Retype, word for word, every line of the records below starting at the one that contains "err_cnt_q[10], in the" and ending at the one that contains "A chain may"; include both of those lines and nothing more.

Entries provided section start

$ cat config.mk
export PLATFORM = sky130hd
export DESIGN_NAME = regress_ctrl
export DESIGN_NICKNAME = d
export VERILOG_FILES = /design/src/rtl/regress_ctrl.sv
export SDC_FILE = /design/constraint.sdc
export NUM_CORES = 1
export LEC_CHECK = 0
export ABC_AREA = 1
export BUFFER_PORTS_ARGS = -buffer_cell sky130_fd_sc_hd__buf_2
export CORE_UTILIZATION = 40
export CTS_BUF_LIST = sky130_fd_sc_hd__clkbuf_8
export DETAILED_ROUTE_END_ITERATION = 12
export PLACE_DENSITY_LB_ADDON = 0.08
export SLEW_MARGIN = 20
export SYNTH_ARGS = -nofsm -noshare
export SYNTH_HDL_FRONTEND = slang
export SYNTH_SLANG_ARGS = --single-unit
$ cat constraint.sdc
create_clock -name Clk -period 4.1 [get_ports Clk]
set_clock_uncertainty 0.1 [all_clocks]
set_input_delay 0.41 -clock Clk [delete_from_list [all_inputs] [get_ports Clk]]
set_output_delay 0.41 -clock Clk [all_outputs]
set_load 0.005 [all_outputs]
$ cat src/rtl/regress_ctrl.sv
// Run controller for reference-vs-autogen datapath regressions: sequences a
// stimulus run, compares every lane LATENCY cycles after each vector, and reports errors.
module regress_ctrl #(
    parameter int DATAWIDTH   = 32,
    parameter int NUM_OUTS    = 2,
    parameter int LATENCY     = 2,
    parameter int NUM_VECTORS = 1000,
    parameter int ERR_CNT_W   = 16
) (
    input  logic                          Clk,
    input  logic                          Rst,
    input  logic                          Start,
    input  logic [NUM_OUTS*DATAWIDTH-1:0] Meas,
    input  logic [NUM_OUTS*DATAWIDTH-1:0] Ref,
    output logic                          StimEn,
    output logic                          Busy,
    output logic                          Done,
    output logic                          Pass,
    output logic [ERR_CNT_W-1:0]          ErrCnt,
    output logic [31:0]                   FirstErrIdx,
    output logic [NUM_OUTS-1:0]           FirstErrMask,
    output logic [NUM_OUTS-1:0]           ErrPulse
);

    typedef enum logic [1:0] {
        S_IDLE,
        S_RUN,
        S_DRAIN,
        S_DONE
    } state_e;

    localparam logic [31:0] LAST_VEC   = 32'(NUM_VECTORS - 1);
    localparam logic [31:0] LAST_DRAIN = 32'(LATENCY - 1);

    state_e                 state_q, state_d;
    logic [31:0]            cnt_q, cnt_d;
    logic                   run_clear;
    logic                   stim_en;

    logic [LATENCY-1:0]     vld_q, vld_d;
    logic                   cmp_valid;
    logic [NUM_OUTS-1:0]    lane_mis;
    logic [31:0]            cmp_idx_q, cmp_idx_d;
    logic [ERR_CNT_W-1:0]   err_cnt_q, err_cnt_d;
    logic [31:0]            first_idx_q, first_idx_d;
    logic [NUM_OUTS-1:0]    first_mask_q, first_mask_d;
    logic [NUM_OUTS-1:0]    err_pulse_q, err_pulse_d;

    // cnt_q is the vector index in RUN and the elapsed-cycle count in DRAIN.
    always_comb begin
        // NOTE: every always_comb output gets a default first so no path leaves it unassigned (no latch).
        state_d   = state_q;
        cnt_d     = cnt_q;
        run_clear = 1'b0;
        stim_en   = 1'b0;
        case (state_q)
            S_IDLE, S_DONE: begin
                if (Start) begin
                    state_d   = S_RUN;
                    cnt_d     = '0;
                    run_clear = 1'b1;
                end
            end
            S_RUN: begin
                stim_en = 1'b1;
                if (cnt_q == LAST_VEC) begin
                    state_d = S_DRAIN;
                    cnt_d   = '0;
                end else begin
                    cnt_d = cnt_q + 32'd1;
                end
            end
            S_DRAIN: begin
                if (cnt_q == LAST_DRAIN) begin
                    state_d = S_DONE;
                    cnt_d   = '0;
                end else begin
                    cnt_d = cnt_q + 32'd1;
                end
            end
            default: begin
                state_d = S_IDLE;
                cnt_d   = '0;
            end
        endcase
    end

    always_comb begin
        vld_d[0] = stim_en;
        for (int i = 1; i < LATENCY; i++) begin
            vld_d[i] = vld_q[i-1];
        end
        for (int n = 0; n < NUM_OUTS; n++) begin
            lane_mis[n] = (Meas[n*DATAWIDTH +: DATAWIDTH] != Ref[n*DATAWIDTH +: DATAWIDTH]);
        end
    end

    assign cmp_valid = vld_q[LATENCY-1];

    // The pipe is empty whenever run_clear fires, so clear and compare never collide.
    always_comb begin
        cmp_idx_d    = cmp_idx_q;
        err_cnt_d    = err_cnt_q;
        first_idx_d  = first_idx_q;
        first_mask_d = first_mask_q;
        err_pulse_d  = cmp_valid ? lane_mis : '0;
        if (run_clear) begin
            cmp_idx_d    = '0;
            err_cnt_d    = '0;
            first_idx_d  = '0;
            first_mask_d = '0;
        end else if (cmp_valid) begin
            cmp_idx_d = cmp_idx_q + 32'd1;
            if (|lane_mis) begin
                if (err_cnt_q == '0) begin
                    first_idx_d  = cmp_idx_q;
                    first_mask_d = lane_mis;
                end
                if (err_cnt_q != '1) begin
                    err_cnt_d = err_cnt_q + ERR_CNT_W'(1);
                end
            end
        end
    end

    // NOTE: reset is synchronous here, so Rst is simply the highest-priority branch on the clock edge.
    always_ff @(posedge Clk) begin
        if (Rst) begin
            state_q      <= S_IDLE;
            cnt_q        <= '0;
            vld_q        <= '0;
            cmp_idx_q    <= '0;
            err_cnt_q    <= '0;
            first_idx_q  <= '0;
            first_mask_q <= '0;
            err_pulse_q  <= '0;
        end else begin
            // NOTE: non-blocking assignments so every register samples pre-edge values.
            state_q      <= state_d;
            cnt_q        <= cnt_d;
            vld_q        <= vld_d;
            cmp_idx_q    <= cmp_idx_d;
            err_cnt_q    <= err_cnt_d;
            first_idx_q  <= first_idx_d;
            first_mask_q <= first_mask_d;
            err_pulse_q  <= err_pulse_d;
        end
    end

    assign StimEn       = stim_en;
    assign Busy         = (state_q == S_RUN) || (state_q == S_DRAIN);
    assign Done         = (state_q == S_DONE);
    assign Pass         = Done && (err_cnt_q == '0);
    assign ErrCnt       = err_cnt_q;
    assign FirstErrIdx  = first_idx_q;
    assign FirstErrMask = first_mask_q;
    assign ErrPulse     = err_pulse_q;

endmodule

Word level (Yosys, flattened, before mapping)
Index checks and enable logic that the tools add are counted.
W data, S select, Z words.
{ "totals": {"reg_bits": 120, "input_bits": 131, "out_inout_bits": 56} }
{ "classes": {"add_sub_neg": 3, "eq_ne": 11, "n_mux": 11, "bitwise_logic": 1, "n_reduce_logical": 11} }
{ "op_table": {"columns": ["op", "n"], "rows": [
  ["$mux W32", 3],
  ["$pmux W32 S3", 1],
  ["$add A32 B1 Y32 const B", 2],
  ["$ne A32 B32 Y1", 2],
  ["$eq A32 B1 Y1 const B", 1],
  ["$eq A32 B10 Y1 const B", 1],
  ["$add A16 B1 Y16 const B", 1],
  ["$logic_not A16 Y1", 1],
  ["$ne A16 B16 Y1 const B", 1],
  ["$reduce_and A3 Y1", 3],
  ["$reduce_or A2 Y1", 4],
  ["$mux W2", 3],
  ["$ne A2 B2 Y1 const B", 3],
  ["$pmux W2 S3", 1],
  ["$eq A2 B2 Y1 const B", 2],
  ["$mux W1", 3],
  ["$eq A2 B1 Y1 const B", 1],
  ["$logic_not A2 Y1", 1],
  ["$logic_and A1 B1 Y1", 1],
  ["$logic_or A1 B1 Y1", 1],
  ["$not A1 Y1", 1]
]} }

Longest topological paths before layout
Gate-level depths: netlist of the first run.
{ "depth": {"depth_word": 4, "mapped_depth": 15, "depth_no_buf": 13} }

Worst setup path before layout of the first run
OpenSTA, ideal clock, no wires.
{ "synth_path": {"path_type": "register to register", "start": "register err_cnt_q[0], in the netlist ErrCnt[0]", "end": "register err_cnt_q[10], in the netlist ErrCnt[10]", "arrival_ps": 1737, "required_ps": 3869, "path_slack_ps": 2132, "stages_incl_launch_ff": 10, "n_path_buf": 1, "path_cell_list": "dfxtp_1 -> ha_1 -> nand2_2 -> nor3_4 -> nand3_2 -> nor3_4 -> nand3_4 -> clkbuf_1 -> nand4_1 -> a21oi_2"} }
{ "synth_between": {"elab_chain_cells": 2, "elab_cells_between_ends": 3, "cone_classes": "1 x add/sub; 1 x eq/ne; 1 x reduce/logical"} }
{ "synth_lines": {"columns": ["element", "line", "source"], "rows": [
  ["start: declaration", "44", "logic [ERR_CNT_W-1:0] err_cnt_q, err_cnt_d;"],
  ["start signal: assignment", "143", "err_cnt_q <= err_cnt_d;"],
  ["branches (longest 2 deep; another with $add A16 B1 Y16)", null, null]
]} }
Several ways; the timed one is not identified.
A chain may end at the register's enable or synchronous reset.

Worst setup path in the final report of the first run
{ "layout_path": {"start": "register err_cnt_q[0], in the netlist ErrCnt[0]", "end": "output Pass"} }
{ "layout_between": {"elab_chain_cells": 2} }
{ "layout_lines": {"columns": ["element", "line", "source"], "rows": [
  ["$logic_not A16 Y1", "153", "assign Pass = Done && (err_cnt_q == '0);"],
  ["$logic_and A1 B1 Y1", "153", null],
  ["end: declaration", "18", "output logic Pass,"]
]} }
Every way passes these cells.

==> results of run 1 <==
through the flow:
| stage | hold WS [ns] | power [W] | util |
|---|---|---|---|
| global route | 0.3290 | 0.003346 | 0.4922 |
| floorplan | 0.2883 | 0.001785 | - |
| CTS | 0.3160 | 0.003179 | 0.4922 |
| detailed placement | 0.2979 | 0.002082 | 0.4705 |
| finish | 0.3087 | 0.003135 | 0.4922 |
| global placement | 0.2903 | 0.002070 | 0.4705 |
power by group through the flow:
stage	clock network, W	logic, W	registers (W)
4_1_cts	0.00112	0.000808	0.00125
2_1_floorplan	0	0.000511	0.00127
5_1_grt	0.00118	0.000914	0.00126
6_report	0.00109	0.000797	0.00125
3_5_place_dp	0	0.000805	0.00128
3_3_place_gp	0	0.000796	0.00127
layer usage:
metal | vias to the layer above | part of all wire | global-route usage
met1 | 3465 | 0.50 | 0.2942
li1 | 4350 | - | -
met4 | 0 | 0.012 | 0.05721
met3 | 23 | 0.051 | 0.05163
met5 | - | 0 | 0
met2 | 214 | 0.44 | 0.3455
registers in the layout, summed over array words and instances (netlist names):
name,cells
ErrCnt,16
ErrPulse,2
FirstErrIdx,32
FirstErrMask,2
cmp_idx_q,32
cnt_q,32
state_q,2
vld_q,2
path summary, 6_finish.rpt:
| check | start | endpoint | slack, ns | cells past startpoint |
|---|---|---|---|---|
| worst max-delay path | ErrCnt[0] | Pass | 1.58 | 6 |
| worst min-delay path | vld_q[0] | vld_q[1] | 0.31 | 2 |
| worst min register to register | vld_q[0] | vld_q[1] | 0.31 | 2 |
| worst max register to register | state_q[0] | cmp_idx_q[13] | 1.59 | 7 |
layout make-up:
type / count / area, um^2
clock buffer: 19 / 261.5
clock inverter: 13 / 145.1
fill: 2034 / 9530
inverter: 206 / 773.2
multi-input combinational: 941 / 4367
sequential: 120 / 2402
tap: 234 / 292.8
timing repair buffer: 193 / 996.0
cell families (layout without fill, tap and decap cells):
family	Yosys count	in the layout
buf+inv	238	431
xor+xnor	51	51
compound gates	87	87
simple gates	794	794
fa+ha+maj	9	9
flops	120	120
synthesized netlist by cell type (3+ instances only):
library cell  number  area share
nand2_1          378        0.18
nor2_1           265        0.13
inv_1            204        0.10
dfxtp_1          120        0.31
a21oi_1           55       0.036
nand3_1           51       0.033
xor2_1            42       0.048
nand4_1           40       0.033
nor3_1            34       0.022
clkbuf_1          22       0.011
o21ai_0           15      0.0098
o21a_1            11       0.011
ha_1               9       0.015
xnor2_1            9       0.010
buf_4              6      0.0059
or2_2              4      0.0033
nand2_2            3      0.0024
nand3b_1           3      0.0029
worst max-delay path, stage by stage, from the launching register on:
cell	delay, ns
dfxtp_1	0.36
inv_1	0.11
ha_1	0.18
nand3_1	0.10
nor4_2	0.50
and2_1	0.20
buf_2	0.11
==> out/results.tsv, run 1 <==
stage	metric	value	unit
outcome	status	complete, no violations	
clock_network	h-tree-depth	4	
placed_design	post-place-ws	1.652	ns
floorplanning	dieWidth	140.6	um
layout	layout_common_cells	nand2_1, nor2_1, inv_1, buf_2, dfxtp_1	
layout	syn_to_final_growth	20.26	%
power	swShare	0.3468	
timing	post-route-min-period	2.522	ns
yosys	ys_async_sr_fraction	0	
power	power.internal	0.002048	W
power	pwr-share-comb	0.254	
yosys	syn_avg_cell_area	5.913	um^2
clock_network	cts_setup_buffers	0	
routing	drt-total-wl	20170	um
yosys	yosys.area_share.xor_xnor	0.05815	
clock_network	cts_buffer_depth	2	
timing	worstMarginPinSlew	0.9536	ns
floorplanning	die_h	140.6	um
timing	hold_viol	0	
grt	gr-total-overflow	0	
grt	grt_first_pass_wirelength	35070	um
timing	worst_slack	1.578	ns
power	p_clk_frac	0.347	
floorplanning	start_util	0.4093	
floorplanning	core	18770	um^2
floorplanning	die-area	19760	um^2
layout	drive_gt1_frac	0.1649	
clock_network	clkTransAtPathRegs	0.08	ns
placed_design	gp_congestion	0.9212	
routing	first_iter_violations	425	
worst_hold_path	hp-class	reg2reg	
yosys	synth_top_family_by_area	simple AND/OR/NAND/NOR gates	
yosys	seq_area_frac_synth	0.3128	
placed_design	port_buffers	186	
yosys	yosys.cell_types.count	38	
routing	avgRoutedWirePerCell	11.68	um
job	cap_violations	0	
power	leakagePower	4.672	nW
clock_network	cts_num_sinks	120	
yosys	ys_warn_count	0	
yosys	yosys.area_share.simple	0.4322	
clock_network	cts_tree	built	
power	ir_drop	214.5	uV
routing	dr.pass1.iters	5	
critical_path	required	3.59	ns
critical_path	startpoint_type	flip-flop	
timing	clock.fmax	396.6	MHz
placed_design	placed_cell_area	8831	um^2
layout	nets	1619	
power	p_seq_frac	0.398	
critical_path	critPathKind	reg2out	
clock_network	cts_hold_buffers	0	
yosys	synth-compound-area-share	0.06174	
grt	grt_start_max_net_pins	67	
clock_network	clk_latency	0.45	ns
grt	grt_pass1_vias	7601	
timing	fin_crit_sh	0.6150	
floorplanning	row_count	50	
layout	antennaDiodeCount	0	
placed_design	placedCellCount	1694	
timing	setup-violations-final	0	
grt	grt_usage	0.2172	
critical_path	cp-end-kind	output pin	
timing	rsz0062_at_grt	false	
yosys	synthAdderAreaFrac	0.01466	
yosys	synthCells	1299	
floorplanning	io_pins	187	
timing	finalSetupTns	0	ns
layout	final_cell_count_no_fill	1726	
clock_network	cts_root_buf	clkbuf_8	
yosys	synth_edf_count	0	
critical_path	path_max_fanout	5	
layout	design_area	9238	um^2
clock_network	ctsResizeCount	0	
timing	slew_violations	0	
routing	ant_nets	0	
yosys	synth_area	7681	um^2
yosys	synthFlopType	dfxtp_1	
layout	layout_commonest_cell	nand2_1	
clock_network	cts_inserted_buffers	17	
yosys	synth_seq_cells	120	
critical_path	worstPathArrival	2.01	ns
placed_design	hpwl	15370	um
power	p_per_area	339.4	nW/um^2
routing	drc	0	
yosys	syn-num-nets	1439	
power	switching_power	0.001087	W
routing	dr_total_vias	8052	
grt	grt_antenna_before_repair	0	
yosys	muxShareOfSynthArea	0	
timing	max_slew_margin	0.3604	
routing	routed_via_density	4.665	
No activity file was read; power rests on OpenSTA's default activity.
==> inputs of run 2 (changes only) <==
- clock period: 4.1 -> 2.2 ns (I/O delays scaled with it)
==> out/results.tsv, run 2 (synthesized netlist as in run 1, its figures left out) <==
stage	metric	value	unit
grt	gr-total-overflow	0	
critical_path	required	1.88	ns
clock_network	clkTransAtPathRegs	0.07	ns
critical_path	worst-path-stages	7	
critical_path	worstPathArrival	1.82	ns
routing	drt-total-wl	20780	um
routing	dr.pass1.iters	5	
timing	clock.fmax	468.2	MHz
critical_path	path_max_fanout	5	
placed_design	placed_cell_area	9044	um^2
routing	dr_total_vias	8113	
critical_path	cpPeakStageDelay	0.37	ns
clock_network	cts_buffer_depth	2	
power	leakagePower	4.889	nW
layout	drive_gt1_frac	0.1825	
layout	fill_cells	1974	
critical_path	slowest_stage	dfxtp_4	
floorplanning	start_util	0.4093	
grt	grt_pass1_vias	7619	
critical_path	startpoint_type	flip-flop	
floorplanning	die-area	19760	um^2
timing	setup-violations-final	0	
timing	slew_violations	0	
timing	worstMarginPinSlew	0.5566	ns
placed_design	placedCellCount	1719	
routing	drc	0	
grt	grt_antenna_before_repair	0	
timing	fin_crit_sh	0.9708	
layout	final_cell_count_no_fill	1752	
worst_hold_path	hp-class	in2reg	
routing	dr_wl_met3	1276	um
timing	worst_slack	0.06416	ns
critical_path	critPathKind	reg2out	
critical_path	r2r_cells	9	
layout	design_area	9568	um^2
clock_network	clk_latency	0.45	ns
grt	grt_usage	0.2211	
critical_path	path_buf_inv	3	
routing	highest_layer	met4	
routing	first_iter_violations	477	
grt	grt_start_max_net_pins	52	
timing	post-route-min-period	2.136	ns
routing	wl_met1	10100	um
power	p_per_area	657.9	nW/um^2
clock_network	cts_inserted_buffers	17	
critical_path	cp-end-kind	output pin	
timing	max_slew_margin	0.6290	
routing	ant_nets	0	
outcome	status	complete, no violations	
floorplanning	die_h	140.6	um
clock_network	cts_num_sinks	120	
worst_hold_path	hold_depth	2	
floorplanning	row_count	50	
layout	layout_common_cells	nand2_1, nor2_1, inv_1, buf_2, dfxtp_1	
layout	nets	1645	
timing	rsz0062_at_grt	true	
floorplanning	dieWidth	140.6	um
layout	antennaDiodeCount	0	
clock_network	cts_root_buf	clkbuf_8	
routing	wl_met2	9168	um
timing	hold_viol	0	
critical_path	crit_chain	inv_4, ha_4, nand3_2, nor4_4, buf_4, and2_4, buf_6	
clock_network	h-tree-depth	4	
power	ir_drop	418.1	uV
placed_design	post-place-ws	0.1803	ns
floorplanning	core	18770	um^2
layout	layout_commonest_cell	nand2_1	
grt	grt_first_pass_wirelength	35310	um
job	cap_violations	0	
routing	routed_via_density	4.631	
floorplanning	io_pins	187	
layout	syn_to_final_growth	24.56	%
critical_path	critPathTopFamily	simple AND/OR/NAND/NOR gates	
clock_network	cts_tree	built	
placed_design	gp_congestion	0.9173	
placed_design	port_buffers	186	
routing	avgRoutedWirePerCell	11.86	um
placed_design	hpwl	16090	um
-- run 2: layout make-up --
| type | count | area (um^2) | area share |
|---|---|---|---|
| clock buffers | 21 | 289.0 | 0.03021 |
| clock inverters | 11 | 176.4 | 0.01844 |
| inverters | 206 | 775.7 | 0.08108 |
| multi-input cells | 941 | 4400 | 0.4599 |
| flip-flops and latches | 120 | 2407 | 0.2516 |
| well taps | 234 | 292.8 | 0.03060 |
| repair buffers | 219 | 1226 | 0.1282 |
-- run 2: final timing paths --
kind	slack (ns)	start	endpoint
max	0.06	ErrCnt[0]	Pass
min	0.1	Rst	cnt_q[20]
max reg2reg	0.21	cmp_idx_q[5]	cmp_idx_q[22]
min reg2reg	0.30	vld_q[0]	vld_q[1]
-- run 2: repair_timing --
action / in CTS / in global routing
gates resized for setup: 0 / 15
setup buffers: 0 / 1
hold buffers: 0 / 0
endpoints found under the setup margin: 1 / 14
gates cloned: 0 / 0
pin swaps: 1 / 1
-- run 2: stage by stage --
step | power [W] | hold slack (ns) | util | TNS, ns
6_report | 0.006295 | 0.09578 | 0.5098 | 0
5_1_grt | 0.006679 | 0.09640 | 0.5098 | -0.04254
4_1_cts | 0.006337 | 0.09081 | 0.5067 | 0
3_5_place_dp | 0.003978 | 0.2973 | 0.4819 | 0
3_3_place_gp | 0.003963 | 0.2915 | 0.4819 | 0
2_1_floorplan | 0.003327 | 0.2883 | - | 0
-- run 2: report_power, final --
group	leakage [nW]	internal [W]	switching [W]	total, W
clock network	0.249	0.00145	0.000896	0.00235
registers	0.969	0.00227	0.0000597	0.00233
logic	3.67	0.000572	0.00105	0.00162
-- run 2: routing by layer --
metal,vias up,global-route usage
li1,4393,-
met1,3490,0.2868
met2,205,0.3611
met3,25,0.05944
met4,0,0.06121
met5,-,0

Entries provided section end

Written response ▸
{ "synth_path": {"path_type": "register to register", "start": "register err_cnt_q[0], in the netlist ErrCnt[0]", "end": "register err_cnt_q[10], in the netlist ErrCnt[10]", "arrival_ps": 1737, "required_ps": 3869, "path_slack_ps": 2132, "stages_incl_launch_ff": 10, "n_path_buf": 1, "path_cell_list": "dfxtp_1 -> ha_1 -> nand2_2 -> nor3_4 -> nand3_2 -> nor3_4 -> nand3_4 -> clkbuf_1 -> nand4_1 -> a21oi_2"} }
{ "synth_between": {"elab_chain_cells": 2, "elab_cells_between_ends": 3, "cone_classes": "1 x add/sub; 1 x eq/ne; 1 x reduce/logical"} }
{ "synth_lines": {"columns": ["element", "line", "source"], "rows": [
  ["start: declaration", "44", "logic [ERR_CNT_W-1:0] err_cnt_q, err_cnt_d;"],
  ["start signal: assignment", "143", "err_cnt_q <= err_cnt_d;"],
  ["branches (longest 2 deep; another with $add A16 B1 Y16)", null, null]
]} }
Several ways; the timed one is not identified.
A chain may end at the register's enable or synchronous reset.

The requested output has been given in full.